Thorium in nuclear reactors
India's Kakrapar-1 reactor is the world's first reactor which uses thorium rather than depleted uranium to achieve power flattening across the reactor core.<31> India, which has about 25% of the world's thorium reserves, is developing a 300 MW prototype of a thorium-based Advanced Heavy Water Reactor (AHWR). The prototype is expected to be fully operational by 2011, following which five more reactors will be constructed.<32> Considered to be a global leader in thorium-based fuel, India's new thorium reactor is a fast-breeder reactor and uses a plutonium core rather than an accelerator to produce neutrons. As accelerator-based systems can operate at sub-criticality they could be developed too, but that would require more research.<33> India currently envisages meeting 30% of its electricity demand through thorium-based reactors by 2050.<34>
.
.
Furthermore the IAEA report mentions that India possesses two thirds (67%) of global reserves of monazite, the primary thorium ore. The IAEA also states that recent reports have upgraded India's thorium deposits up from approximately 300,000 tonnes to 650,000 tonnes.<53>
The prevailing estimate of the economically available thorium reserves comes from the US Geological Survey, Mineral Commodity Summaries (1996–2010):
In other words, if they wanted Uranium for Nukes, they need not have to jump through all these hoops as they already have ample supply to make the weapons in larger numbers. And given that the Indian Nuclear Triad will have a heavy Boomer(SLBM) % in the near future dont be surprised if they eventually level off at around 500-1000 warheads. The multiple thousands of the cold-war era powers are not needed anymore.
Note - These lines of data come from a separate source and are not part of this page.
### src/source/sweepPkg.sv
package sweepPkg;

    ////////////////////////////////////////////////////////////
    // Data path widths
    ////////////////////////////////////////////////////////////

    // Threshold DAC code of the ASIC
    localparam int DacWidth = 10;
    // ASIC and USB data words
    localparam int DataWidth = 16;
    // Package count setting from the host
    localparam int CountWidth = 16;

    // Words in one ASIC data package
    localparam int PackageWords = 4;
    localparam int WordCountWidth = $clog2(PackageWords);

    ////////////////////////////////////////////////////////////
    // Mode codes and header layout
    ////////////////////////////////////////////////////////////

    localparam int ModeWidth = 2;
    localparam logic [ModeWidth-1:0] ModeNormal = 2'd0;
    localparam logic [ModeWidth-1:0] ModeSweep = 2'd1;

    // Header word is the tag on top of the DAC code
    localparam int TagWidth = DataWidth - DacWidth;
    localparam logic [TagWidth-1:0] HeaderTag = 6'b110101;

    // Sweep sequencer FSM
    typedef enum logic [2:0] {
        StateIdle,
        StateLoad,
        StateWaitConfig,
        StateAcquire,
        StateWaitTransmit,
        StateDone
    } sweepStateT;

endpackage

### src/source/acqFramer.sv
`timescale 1ns/1ps

module acqFramer (
    input  logic                            Clk,
    input  logic                            reset,
    // Step control from the sequencer
    input  logic                            StepStart,
    input  logic [sweepPkg::DacWidth-1:0]   DacCode,
    input  logic [sweepPkg::CountWidth-1:0] MaxPackageNumber,
    // ASIC words in sweep mode
    input  logic [sweepPkg::DataWidth-1:0]  ParallelData,
    input  logic                            ParallelDataEn,
    // Framed stream
    output logic [sweepPkg::DataWidth-1:0]  SweepAcqData,
    output logic                            SweepAcqDataEn,
    output logic                            StepDone
);

    logic                                stepActive;
    logic [sweepPkg::WordCountWidth-1:0] wordCount;
    logic [sweepPkg::CountWidth-1:0]     packageCount;
    logic                                wordAccept;
    logic                                lastWord;
    logic                                lastForwarded;

    assign wordAccept = stepActive & ParallelDataEn;

    // Final word of the final package in this step
    assign lastWord = (wordCount == sweepPkg::WordCountWidth'(sweepPkg::PackageWords - 1))
                    && (packageCount == MaxPackageNumber - sweepPkg::CountWidth'(1));

    ////////////////////////////////////////////////////////////
    // Word and package counters
    ////////////////////////////////////////////////////////////

    always_ff @(posedge Clk) begin
        if (reset) begin
            stepActive <= 1'b0;
            wordCount <= '0;
            packageCount <= '0;
        end else if (StepStart) begin
            // Zero packages means header only
            stepActive <= (MaxPackageNumber != '0);
            wordCount <= '0;
            packageCount <= '0;
        end else if (wordAccept) begin
            wordCount <= wordCount + 1'b1;
            if (wordCount == sweepPkg::WordCountWidth'(sweepPkg::PackageWords - 1)) begin
                packageCount <= packageCount + 1'b1;
            end
            if (lastWord) begin
                stepActive <= 1'b0;
            end
        end
    end

    ////////////////////////////////////////////////////////////
    // Output stream
    ////////////////////////////////////////////////////////////

    always_ff @(posedge Clk) begin
        if (reset) begin
            SweepAcqDataEn <= 1'b0;
            lastForwarded <= 1'b0;
            StepDone <= 1'b0;
        end else begin
            SweepAcqDataEn <= StepStart | wordAccept;
            lastForwarded <= wordAccept & lastWord;
            // With no packages the step ends on the header
            StepDone <= lastForwarded | (StepStart && MaxPackageNumber == '0);
        end
    end

    always_ff @(posedge Clk) begin
        if (StepStart) begin
            SweepAcqData <= {sweepPkg::HeaderTag, DacCode};
        end else if (wordAccept) begin
            SweepAcqData <= ParallelData;
        end
    end

endmodule

### src/source/modeSwitcher.sv
`timescale 1ns/1ps

module modeSwitcher (
    input  logic                           Clk,
    input  logic                           reset,
    // Mode select from the host
    input  logic [sweepPkg::ModeWidth-1:0] ModeSelect,
    // Start and enable
    input  logic                           NormalAcqStartStop,
    input  logic                           SweepTestStart,
    input  logic                           SweepAcqStartStop,
    output logic                           SweepStart,
    output logic                           MicrorocAcqStartStop,
    // ASIC data
    input  logic [sweepPkg::DataWidth-1:0] MicrorocAcqData,
    input  logic                           MicrorocAcqDataEn,
    output logic [sweepPkg::DataWidth-1:0] ParallelData,
    output logic                           ParallelDataEn,
    // Framed sweep data
    input  logic [sweepPkg::DataWidth-1:0] SweepAcqData,
    input  logic                           SweepAcqDataEn,
    // USB FIFO write port
    output logic [sweepPkg::DataWidth-1:0] OutUsbExtFifoData,
    output logic                           OutUsbExtFifoDataEn
);

    logic sweepMode;

    ////////////////////////////////////////////////////////////
    // Mode decode
    ////////////////////////////////////////////////////////////

    always_comb begin
        case (ModeSelect)
            sweepPkg::ModeSweep: sweepMode = 1'b1;
            sweepPkg::ModeNormal: sweepMode = 1'b0;
            // Codes 2 and 3 act as normal mode
            default: sweepMode = 1'b0;
        endcase
    end

    // Start pulse only reaches the sequencer in sweep mode
    assign SweepStart = SweepTestStart & sweepMode;

    // ASIC acquisition enable
    assign MicrorocAcqStartStop = sweepMode ? SweepAcqStartStop : NormalAcqStartStop;

    // Raw ASIC words towards the framer
    assign ParallelData = MicrorocAcqData;
    assign ParallelDataEn = MicrorocAcqDataEn & sweepMode;

    ////////////////////////////////////////////////////////////
    // USB FIFO write port
    ////////////////////////////////////////////////////////////

    always_ff @(posedge Clk) begin
        if (reset) begin
            OutUsbExtFifoDataEn <= 1'b0;
        end else if (sweepMode) begin
            OutUsbExtFifoDataEn <= SweepAcqDataEn;
        end else begin
            OutUsbExtFifoDataEn <= MicrorocAcqDataEn;
        end
    end

    // Word register follows the selected source
    always_ff @(posedge Clk) begin
        if (sweepMode) begin
            if (SweepAcqDataEn) begin
                OutUsbExtFifoData <= SweepAcqData;
            end
        end else if (MicrorocAcqDataEn) begin
            OutUsbExtFifoData <= MicrorocAcqData;
        end
    end

endmodule

### src/source/sweepAcqTop.sv
`timescale 1ns/1ps

module sweepAcqTop (
    input  logic                            Clk,
    input  logic                            reset,
    // Host control
    input  logic [sweepPkg::ModeWidth-1:0]  ModeSelect,
    input  logic                            NormalAcqStartStop,
    input  logic                            SweepTestStart,
    input  logic [sweepPkg::DacWidth-1:0]   StartDac,
    input  logic [sweepPkg::DacWidth-1:0]   EndDac,
    input  logic [sweepPkg::CountWidth-1:0] MaxPackageNumber,
    // ASIC slow control
    input  logic                            MicrorocConfigDone,
    output logic [sweepPkg::DacWidth-1:0]   OutMicroroc10BitDac0,
    output logic                            OutMicrorocScParameterLoad,
    // ASIC acquisition
    output logic                            MicrorocAcqStartStop,
    input  logic [sweepPkg::DataWidth-1:0]  MicrorocAcqData,
    input  logic                            MicrorocAcqDataEn,
    // USB FIFO
    input  logic                            UsbDataFifoFull,
    output logic [sweepPkg::DataWidth-1:0]  OutUsbExtFifoData,
    output logic                            OutUsbExtFifoDataEn,
    // Sweep completion
    input  logic                            DataTransmitDone,
    output logic                            SweepTestDone
);

    logic                           SweepStart;
    logic                           SweepAcqStartStop;
    logic                           StepStart;
    logic                           StepDone;
    logic [sweepPkg::DataWidth-1:0] ParallelData;
    logic                           ParallelDataEn;
    logic [sweepPkg::DataWidth-1:0] SweepAcqData;
    logic                           SweepAcqDataEn;

    modeSwitcher modeSwitcherInst (
        .Clk                  (Clk),
        .reset                (reset),
        .ModeSelect           (ModeSelect),
        .NormalAcqStartStop   (NormalAcqStartStop),
        .SweepTestStart       (SweepTestStart),
        .SweepAcqStartStop    (SweepAcqStartStop),
        .SweepStart           (SweepStart),
        .MicrorocAcqStartStop (MicrorocAcqStartStop),
        .MicrorocAcqData      (MicrorocAcqData),
        .MicrorocAcqDataEn    (MicrorocAcqDataEn),
        .ParallelData         (ParallelData),
        .ParallelDataEn       (ParallelDataEn),
        .SweepAcqData         (SweepAcqData),
        .SweepAcqDataEn       (SweepAcqDataEn),
        .OutUsbExtFifoData    (OutUsbExtFifoData),
        .OutUsbExtFifoDataEn  (OutUsbExtFifoDataEn)
    );

    // DAC code feeds both the ASIC and the header builder
    sweepSequencer sweepSequencerInst (
        .Clk                (Clk),
        .reset              (reset),
        .SweepStart         (SweepStart),
        .StartDac           (StartDac),
        .EndDac             (EndDac),
        .MicrorocConfigDone (MicrorocConfigDone),
        .OutDac             (OutMicroroc10BitDac0),
        .ScParameterLoad    (OutMicrorocScParameterLoad),
        .UsbDataFifoFull    (UsbDataFifoFull),
        .StepDone           (StepDone),
        .SweepAcqStartStop  (SweepAcqStartStop),
        .StepStart          (StepStart),
        .DataTransmitDone   (DataTransmitDone),
        .SweepTestDone      (SweepTestDone)
    );

    acqFramer acqFramerInst (
        .Clk              (Clk),
        .reset            (reset),
        .StepStart        (StepStart),
        .DacCode          (OutMicroroc10BitDac0),
        .MaxPackageNumber (MaxPackageNumber),
        .ParallelData     (ParallelData),
        .ParallelDataEn   (ParallelDataEn),
        .SweepAcqData     (SweepAcqData),
        .SweepAcqDataEn   (SweepAcqDataEn),
        .StepDone         (StepDone)
    );

endmodule
## src/source/mux_pkg.sv

```systemverilog
// ==========================================================================
// Client numbering for the arbitration side of the request mux.
// The client index is also the value stamped into the reserved mdata bit.
// ==========================================================================

`default_nettype none

package mux_pkg;

    // Two clients are fixed by the design.
    // The arbiter and the one-bit tag both depend on it
    localparam int NUM_CLIENTS = 2;

    // Client index, used for the last winner and the routing tag
    typedef enum logic {
        CLIENT_0 = 1'b0,
        CLIENT_1 = 1'b1
    } client_e;

endpackage

`default_nettype wire

```

## src/source/mem_req_pkg.sv

```systemverilog
// ==========================================================================
// Field widths and opcodes shared by the request path and the memory
// responder. Modules refer to these by scoped name only.
// ==========================================================================

`default_nettype none

package mem_req_pkg;

    // ======================================================================
    // Request and response fields
    // ======================================================================

    // Word address into the responder RAM
    localparam int ADDR_W = 6;

    // Write data and read response data
    localparam int DATA_W = 32;

    // Opaque client tag, returned unchanged with the response.
    // One bit of it is borrowed by the mux for routing
    localparam int MDATA_W = 8;

    // ======================================================================
    // Opcodes
    // ======================================================================

    // Reads and writes share one request channel
    typedef enum logic {
        MEM_RD = 1'b0,
        MEM_WR = 1'b1
    } mem_op_e;

endpackage

`default_nettype wire
```

## src/source/mem_mux_top.sv

```systemverilog
// ==========================================================================
// Top level of the two-client memory mux. Each client feeds its own
// request buffer, the mux arbitrates and tags, and the responder answers.
// Depths and the reserved mdata bit are set here and passed down.
// ==========================================================================

`timescale 1ns/100ps
`default_nettype none

module mem_mux_top #(
    parameter int BUF_DEPTH          = 8,
    parameter int RSP_DEPTH          = 8,
    parameter int RESERVED_MDATA_IDX = 7
) (
    input  logic                                                   clk,
    input  logic                                                   reset_n,
    input  logic [mux_pkg::NUM_CLIENTS-1:0]                        req_valid,
    input  mem_req_pkg::mem_op_e [mux_pkg::NUM_CLIENTS-1:0]        req_op,
    input  logic [mux_pkg::NUM_CLIENTS-1:0][mem_req_pkg::ADDR_W-1:0]  req_addr,
    input  logic [mux_pkg::NUM_CLIENTS-1:0][mem_req_pkg::DATA_W-1:0]  req_data,
    input  logic [mux_pkg::NUM_CLIENTS-1:0][mem_req_pkg::MDATA_W-1:0] req_mdata,
    output logic [mux_pkg::NUM_CLIENTS-1:0]                        req_almost_full,
    input  logic                                                   rsp_ready,
    output logic [mux_pkg::NUM_CLIENTS-1:0]                        rsp_valid,
    output mem_req_pkg::mem_op_e                                   rsp_op,
    output logic [mem_req_pkg::DATA_W-1:0]                         rsp_data,
    output logic [mem_req_pkg::MDATA_W-1:0]                        rsp_mdata
);

    // Buffer heads and pops, one slot per client
    logic [mux_pkg::NUM_CLIENTS-1:0]                        head_valid;
    mem_req_pkg::mem_op_e [mux_pkg::NUM_CLIENTS-1:0]        head_op;
    logic [mux_pkg::NUM_CLIENTS-1:0][mem_req_pkg::ADDR_W-1:0]  head_addr;
    logic [mux_pkg::NUM_CLIENTS-1:0][mem_req_pkg::DATA_W-1:0]  head_data;
    logic [mux_pkg::NUM_CLIENTS-1:0][mem_req_pkg::MDATA_W-1:0] head_mdata;
    logic [mux_pkg::NUM_CLIENTS-1:0]                        deq;

    // Tagged request and response between the mux and the memory
    logic                            mem_almost_full;
    logic                            mem_valid;
    mem_req_pkg::mem_op_e            mem_op;
    logic [mem_req_pkg::ADDR_W-1:0]  mem_addr;
    logic [mem_req_pkg::DATA_W-1:0]  mem_data;
    logic [mem_req_pkg::MDATA_W-1:0] mem_mdata;
    logic                            mem_rsp_valid;
    mem_req_pkg::mem_op_e            mem_rsp_op;
    logic [mem_req_pkg::DATA_W-1:0]  mem_rsp_data;
    logic [mem_req_pkg::MDATA_W-1:0] mem_rsp_mdata;

    req_buffer #(.BUF_DEPTH(BUF_DEPTH)) buf0 (
        .clk, .reset_n,
        .wr_valid(req_valid[0]), .wr_op(req_op[0]), .wr_addr(req_addr[0]),
        .wr_data(req_data[0]), .wr_mdata(req_mdata[0]),
        .almost_full(req_almost_full[0]),
        .head_valid(head_valid[0]), .head_op(head_op[0]), .head_addr(head_addr[0]),
        .head_data(head_data[0]), .head_mdata(head_mdata[0]),
        .deq(deq[0])
    );

    req_buffer #(.BUF_DEPTH(BUF_DEPTH)) buf1 (
        .clk, .reset_n,
        .wr_valid(req_valid[1]), .wr_op(req_op[1]), .wr_addr(req_addr[1]),
        .wr_data(req_data[1]), .wr_mdata(req_mdata[1]),
        .almost_full(req_almost_full[1]),
        .head_valid(head_valid[1]), .head_op(head_op[1]), .head_addr(head_addr[1]),
        .head_data(head_data[1]), .head_mdata(head_mdata[1]),
        .deq(deq[1])
    );

    req_mux #(.RESERVED_MDATA_IDX(RESERVED_MDATA_IDX)) mux0 (
        .clk, .reset_n,
        .head_valid, .head_op, .head_addr, .head_data, .head_mdata, .deq,
        .mem_almost_full, .mem_valid, .mem_op, .mem_addr, .mem_data, .mem_mdata,
        .mem_rsp_valid, .mem_rsp_op, .mem_rsp_data, .mem_rsp_mdata,
        .rsp_valid, .rsp_op, .rsp_data, .rsp_mdata
    );

    mem_responder #(.RSP_DEPTH(RSP_DEPTH)) mem0 (
        .clk, .reset_n,
        .mem_valid, .mem_op, .mem_addr, .mem_data, .mem_mdata, .mem_almost_full,
        .mem_rsp_valid, .mem_rsp_op, .mem_rsp_data, .mem_rsp_mdata,
        .rsp_ready
    );

endmodule

`default_nettype wire

```

## src/source/mem_responder.sv

```systemverilog
// ==========================================================================
// Memory model behind the mux. Each request is registered, the RAM is
// read or written in the next cycle and the answer goes into a response
// queue that drains whenever rsp_ready is high. mem_almost_full holds the
// mux off early enough for everything already in flight to fit.
// ==========================================================================

`timescale 1ns/100ps
`default_nettype none

module mem_responder #(
    parameter int RSP_DEPTH = 8
) (
    input  logic                               clk,
    input  logic                               reset_n,
    input  logic                               mem_valid,
    input  mem_req_pkg::mem_op_e               mem_op,
    input  logic [mem_req_pkg::ADDR_W-1:0]     mem_addr,
    input  logic [mem_req_pkg::DATA_W-1:0]     mem_data,
    input  logic [mem_req_pkg::MDATA_W-1:0]    mem_mdata,
    output logic                               mem_almost_full,
    output logic                               mem_rsp_valid,
    output mem_req_pkg::mem_op_e               mem_rsp_op,
    output logic [mem_req_pkg::DATA_W-1:0]     mem_rsp_data,
    output logic [mem_req_pkg::MDATA_W-1:0]    mem_rsp_mdata,
    input  logic                               rsp_ready
);

    localparam int WORDS = 2 ** mem_req_pkg::ADDR_W;
    localparam int PTR_W = $clog2(RSP_DEPTH);
    localparam int CNT_W = $clog2(RSP_DEPTH + 1);

    // ======================================================================
    // Request stage and RAM
    // ======================================================================

    logic                            s1_valid;
    mem_req_pkg::mem_op_e            s1_op;
    logic [mem_req_pkg::ADDR_W-1:0]  s1_addr;
    logic [mem_req_pkg::DATA_W-1:0]  s1_data;
    logic [mem_req_pkg::MDATA_W-1:0] s1_mdata;

    logic [mem_req_pkg::DATA_W-1:0]  ram [WORDS];
    logic [mem_req_pkg::DATA_W-1:0]  s1_rsp_data;

    always_ff @(posedge clk)
    begin
        if (!reset_n)
            s1_valid <= 1'b0;
        else
            s1_valid <= mem_valid;
        s1_op    <= mem_op;
        s1_addr  <= mem_addr;
        s1_data  <= mem_data;
        s1_mdata <= mem_mdata;
    end

    // The RAM starts out as all zeros, so unwritten words read back 0
    always_ff @(posedge clk)
    begin
        if (!reset_n)
        begin
            for (int i = 0; i < WORDS; i++)
                ram[i] <= '0;
        end
        else if (s1_valid && s1_op == mem_req_pkg::MEM_WR)
            ram[s1_addr] <= s1_data;
    end

    // A read answers with the stored word, a write answers with 0
    assign s1_rsp_data = (s1_op == mem_req_pkg::MEM_RD) ? ram[s1_addr] : '0;

    // ======================================================================
    // Response queue
    // ======================================================================

    mem_req_pkg::mem_op_e            q_op    [RSP_DEPTH];
    logic [mem_req_pkg::DATA_W-1:0]  q_data  [RSP_DEPTH];
    logic [mem_req_pkg::MDATA_W-1:0] q_mdata [RSP_DEPTH];

    logic [PTR_W-1:0] wr_ptr;
    logic [PTR_W-1:0] rd_ptr;
    logic [CNT_W-1:0] count;
    logic             pop;

    function automatic logic [PTR_W-1:0] ptr_inc(input logic [PTR_W-1:0] ptr);
        return (ptr == PTR_W'(RSP_DEPTH - 1)) ? '0 : ptr + PTR_W'(1);
    endfunction

    assign pop = mem_rsp_valid && rsp_ready;

    // The response keeps the full mdata, routing bit included
    always_ff @(posedge clk)
    begin
        if (s1_valid)
        begin
            q_op[wr_ptr]    <= s1_op;
            q_data[wr_ptr]  <= s1_rsp_data;
            q_mdata[wr_ptr] <= s1_mdata;
        end
    end

    always_ff @(posedge clk)
    begin
        if (!reset_n)
        begin
            wr_ptr <= '0;
            rd_ptr <= '0;
            count  <= '0;
        end
        else
        begin
            if (s1_valid)
                wr_ptr <= ptr_inc(wr_ptr);
            if (pop)
                rd_ptr <= ptr_inc(rd_ptr);
            case ({s1_valid, pop})
                2'b10:   count <= count + CNT_W'(1);
                2'b01:   count <= count - CNT_W'(1);
                default: count <= count;
            endcase
        end
    end

    // Three free entries cover a grant in progress, the issue register
    // and the RAM stage, so a write into a full queue cannot happen
    assign mem_almost_full = (count >= CNT_W'(RSP_DEPTH - 3));

    assign mem_rsp_valid = (count != '0);
    assign mem_rsp_op    = q_op[rd_ptr];
    assign mem_rsp_data  = q_data[rd_ptr];
    assign mem_rsp_mdata = q_mdata[rd_ptr];

endmodule

`default_nettype wire

```

## src/source/req_mux.sv

```systemverilog
// ==========================================================================
// Two-client request mux. Picks one buffered head per cycle by round robin,
// stamps the winner index into the reserved mdata bit and registers the
// request toward the memory. Responses are steered back by that bit,
// which is cleared again before the clients see the tag.
// ==========================================================================

`timescale 1ns/100ps
`default_nettype none

module req_mux #(
    parameter int RESERVED_MDATA_IDX = 7
) (
    input  logic                                                   clk,
    input  logic                                                   reset_n,

    // Buffered heads, one slot per client
    input  logic [mux_pkg::NUM_CLIENTS-1:0]                        head_valid,
    input  mem_req_pkg::mem_op_e [mux_pkg::NUM_CLIENTS-1:0]        head_op,
    input  logic [mux_pkg::NUM_CLIENTS-1:0][mem_req_pkg::ADDR_W-1:0]  head_addr,
    input  logic [mux_pkg::NUM_CLIENTS-1:0][mem_req_pkg::DATA_W-1:0]  head_data,
    input  logic [mux_pkg::NUM_CLIENTS-1:0][mem_req_pkg::MDATA_W-1:0] head_mdata,
    output logic [mux_pkg::NUM_CLIENTS-1:0]                        deq,

    // Request toward the memory responder
    input  logic                                                   mem_almost_full,
    output logic                                                   mem_valid,
    output mem_req_pkg::mem_op_e                                   mem_op,
    output logic [mem_req_pkg::ADDR_W-1:0]                         mem_addr,
    output logic [mem_req_pkg::DATA_W-1:0]                         mem_data,
    output logic [mem_req_pkg::MDATA_W-1:0]                        mem_mdata,

    // Tagged response from the memory responder
    input  logic                                                   mem_rsp_valid,
    input  mem_req_pkg::mem_op_e                                   mem_rsp_op,
    input  logic [mem_req_pkg::DATA_W-1:0]                         mem_rsp_data,
    input  logic [mem_req_pkg::MDATA_W-1:0]                        mem_rsp_mdata,

    // Untagged response, broadcast with a per-client valid
    output logic [mux_pkg::NUM_CLIENTS-1:0]                        rsp_valid,
    output mem_req_pkg::mem_op_e                                   rsp_op,
    output logic [mem_req_pkg::DATA_W-1:0]                         rsp_data,
    output logic [mem_req_pkg::MDATA_W-1:0]                        rsp_mdata
);

    // ======================================================================
    // Arbitration
    // ======================================================================

    // Client that won the most recent grant
    mux_pkg::client_e last_winner;
    mux_pkg::client_e winner;
    logic             grant;

    // A grant happens whenever some head is waiting and the memory has room
    assign grant = (|head_valid) && !mem_almost_full;

    // With two clients round robin reduces to one term.
    // Client 1 wins when alone, or when both ask and client 0 won last
    assign winner = (head_valid[1] && (!head_valid[0] || last_winner == mux_pkg::CLIENT_0))
                    ? mux_pkg::CLIENT_1 : mux_pkg::CLIENT_0;

    // Reset to client 1 so that client 0 takes the first contention
    always_ff @(posedge clk)
    begin
        if (!reset_n)
            last_winner <= mux_pkg::CLIENT_1;
        else if (grant)
            last_winner <= winner;
    end

    // Pop the winning head, its next entry shows after the edge
    assign deq[0] = grant && (winner == mux_pkg::CLIENT_0);
    assign deq[1] = grant && (winner == mux_pkg::CLIENT_1);

    // ======================================================================
    // Issue register
    // ======================================================================

    // Winner's mdata with the routing bit set to its index.
    // Clients must send that bit as 0
    logic [mem_req_pkg::MDATA_W-1:0] win_mdata;

    always_comb
    begin
        win_mdata = head_mdata[winner];
        win_mdata[RESERVED_MDATA_IDX] = winner;
    end

    always_ff @(posedge clk)
    begin
        if (!reset_n)
            mem_valid <= 1'b0;
        else
            mem_valid <= grant;
    end

    // Payload only matters when mem_valid is set
    always_ff @(posedge clk)
    begin
        if (grant)
        begin
            mem_op    <= head_op[winner];
            mem_addr  <= head_addr[winner];
            mem_data  <= head_data[winner];
            mem_mdata <= win_mdata;
        end
    end

    // ======================================================================
    // Response routing
    // ======================================================================

    // The tag bit names the client that issued the request
    mux_pkg::client_e rsp_tag;
    assign rsp_tag = mux_pkg::client_e'(mem_rsp_mdata[RESERVED_MDATA_IDX]);

    assign rsp_valid[0] = mem_rsp_valid && (rsp_tag == mux_pkg::CLIENT_0);
    assign rsp_valid[1] = mem_rsp_valid && (rsp_tag == mux_pkg::CLIENT_1);

    // Op and data go to both clients, only the valid is steered
    assign rsp_op   = mem_rsp_op;
    assign rsp_data = mem_rsp_data;

    // Give the reserved bit back as the 0 that the client sent
    always_comb
    begin
        rsp_mdata = mem_rsp_mdata;
        rsp_mdata[RESERVED_MDATA_IDX] = 1'b0;
    end

endmodule

`default_nettype wire

```

## src/source/req_buffer.sv

```systemverilog
// ==========================================================================
// Request FIFO for one client. The client writes while almost_full is low,
// and the mux pops the head with deq when that client wins arbitration.
// The head is shown combinationally from storage; there is no bypass.
// ==========================================================================

`timescale 1ns/100ps
`default_nettype none

module req_buffer #(
    parameter int BUF_DEPTH = 8
) (
    input  logic                               clk,
    input  logic                               reset_n,
    input  logic                               wr_valid,
    input  mem_req_pkg::mem_op_e               wr_op,
    input  logic [mem_req_pkg::ADDR_W-1:0]     wr_addr,
    input  logic [mem_req_pkg::DATA_W-1:0]     wr_data,
    input  logic [mem_req_pkg::MDATA_W-1:0]    wr_mdata,
    output logic                               almost_full,
    output logic                               head_valid,
    output mem_req_pkg::mem_op_e               head_op,
    output logic [mem_req_pkg::ADDR_W-1:0]     head_addr,
    output logic [mem_req_pkg::DATA_W-1:0]     head_data,
    output logic [mem_req_pkg::MDATA_W-1:0]    head_mdata,
    input  logic                               deq
);

    localparam int PTR_W = $clog2(BUF_DEPTH);
    localparam int CNT_W = $clog2(BUF_DEPTH + 1);

    // Entry storage, one array per request field
    mem_req_pkg::mem_op_e            op_q    [BUF_DEPTH];
    logic [mem_req_pkg::ADDR_W-1:0]  addr_q  [BUF_DEPTH];
    logic [mem_req_pkg::DATA_W-1:0]  data_q  [BUF_DEPTH];
    logic [mem_req_pkg::MDATA_W-1:0] mdata_q [BUF_DEPTH];

    logic [PTR_W-1:0] wr_ptr;
    logic [PTR_W-1:0] rd_ptr;
    logic [CNT_W-1:0] count;

    // Pointers wrap at BUF_DEPTH, which need not be a power of two
    function automatic logic [PTR_W-1:0] ptr_inc(input logic [PTR_W-1:0] ptr);
        return (ptr == PTR_W'(BUF_DEPTH - 1)) ? '0 : ptr + PTR_W'(1);
    endfunction

    always_ff @(posedge clk)
    begin
        if (wr_valid)
        begin
            op_q[wr_ptr]    <= wr_op;
            addr_q[wr_ptr]  <= wr_addr;
            data_q[wr_ptr]  <= wr_data;
            mdata_q[wr_ptr] <= wr_mdata;
        end
    end

    // The mux only pops a valid head, so deq never sees an empty FIFO
    always_ff @(posedge clk)
    begin
        if (!reset_n)
        begin
            wr_ptr <= '0;
            rd_ptr <= '0;
            count  <= '0;
        end
        else
        begin
            if (wr_valid)
                wr_ptr <= ptr_inc(wr_ptr);
            if (deq)
                rd_ptr <= ptr_inc(rd_ptr);
            case ({wr_valid, deq})
                2'b10:   count <= count + CNT_W'(1);
                2'b01:   count <= count - CNT_W'(1);
                default: count <= count;
            endcase
        end
    end

    // Two free entries of slack cover the client's one cycle of latency
    assign almost_full = (count >= CNT_W'(BUF_DEPTH - 2));

    assign head_valid = (count != '0);
    assign head_op    = op_q[rd_ptr];
    assign head_addr  = addr_q[rd_ptr];
    assign head_data  = data_q[rd_ptr];
    assign head_mdata = mdata_q[rd_ptr];

endmodule

`default_nettype wire

```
With the Thorium Reactors, India might very well be sitting on the largest potential pile of U233 if they so want. However unlike most of their neighbors, they are more interested in ensuring that the nuclear reactors provide energy security for ballooning power demands.
PS:
Refer to the Excellent series of articles posted by DU member NNadir on this topic
http://www.democraticunderground.com/discuss/duboard.php?az=view_all&address=115x236129If you asked me to design a fast spectrum reactor though, it wouldn't be a liquid metal reactor.
India, however, doesn't agree with me on that score. They are running a small liquid metal fast breeder reactor, the FBTR, (Fast Breeder Test Reactor) - it has operated for 25 years now - and are building a larger one, one that is commercial scale even though they call it a "prototype" reactor. Thus largest LMFBR under construction is now in India. It is the 500 MWe PFBR, for "Prototype Fast Breeder Reactor."
The reactor will run on, and will produce - at least in the early phase of operation - plutonium. I am personally fond of plutonium, and regard it as a, um, critical element that is very important to the the future of humanity.
The plan is to use this plutonium on a particularly novel kind of fuel that will be a ternary mixture of plutonium, thorium and uranium, and thus exploit India's vast reserves of thorium to produce energy. Eventually India will phase plutonium out, and run purely on thorium.
The development of novel fuels in India has involved the use of certain kinds of carbide fuels, and recently some of this fuel was irradiated for several years in the FBTR and achieved a remarkable "burn up" of 155 GWd/ton. A gigawatt-day is a unit of energy where the energy is calculated as power times time. It is one billion watts times 86,000 seconds = 86 trillion joules.
Typical burnups in US PWR and BWR reactors are on the order of 40 to 50 GWd/ton.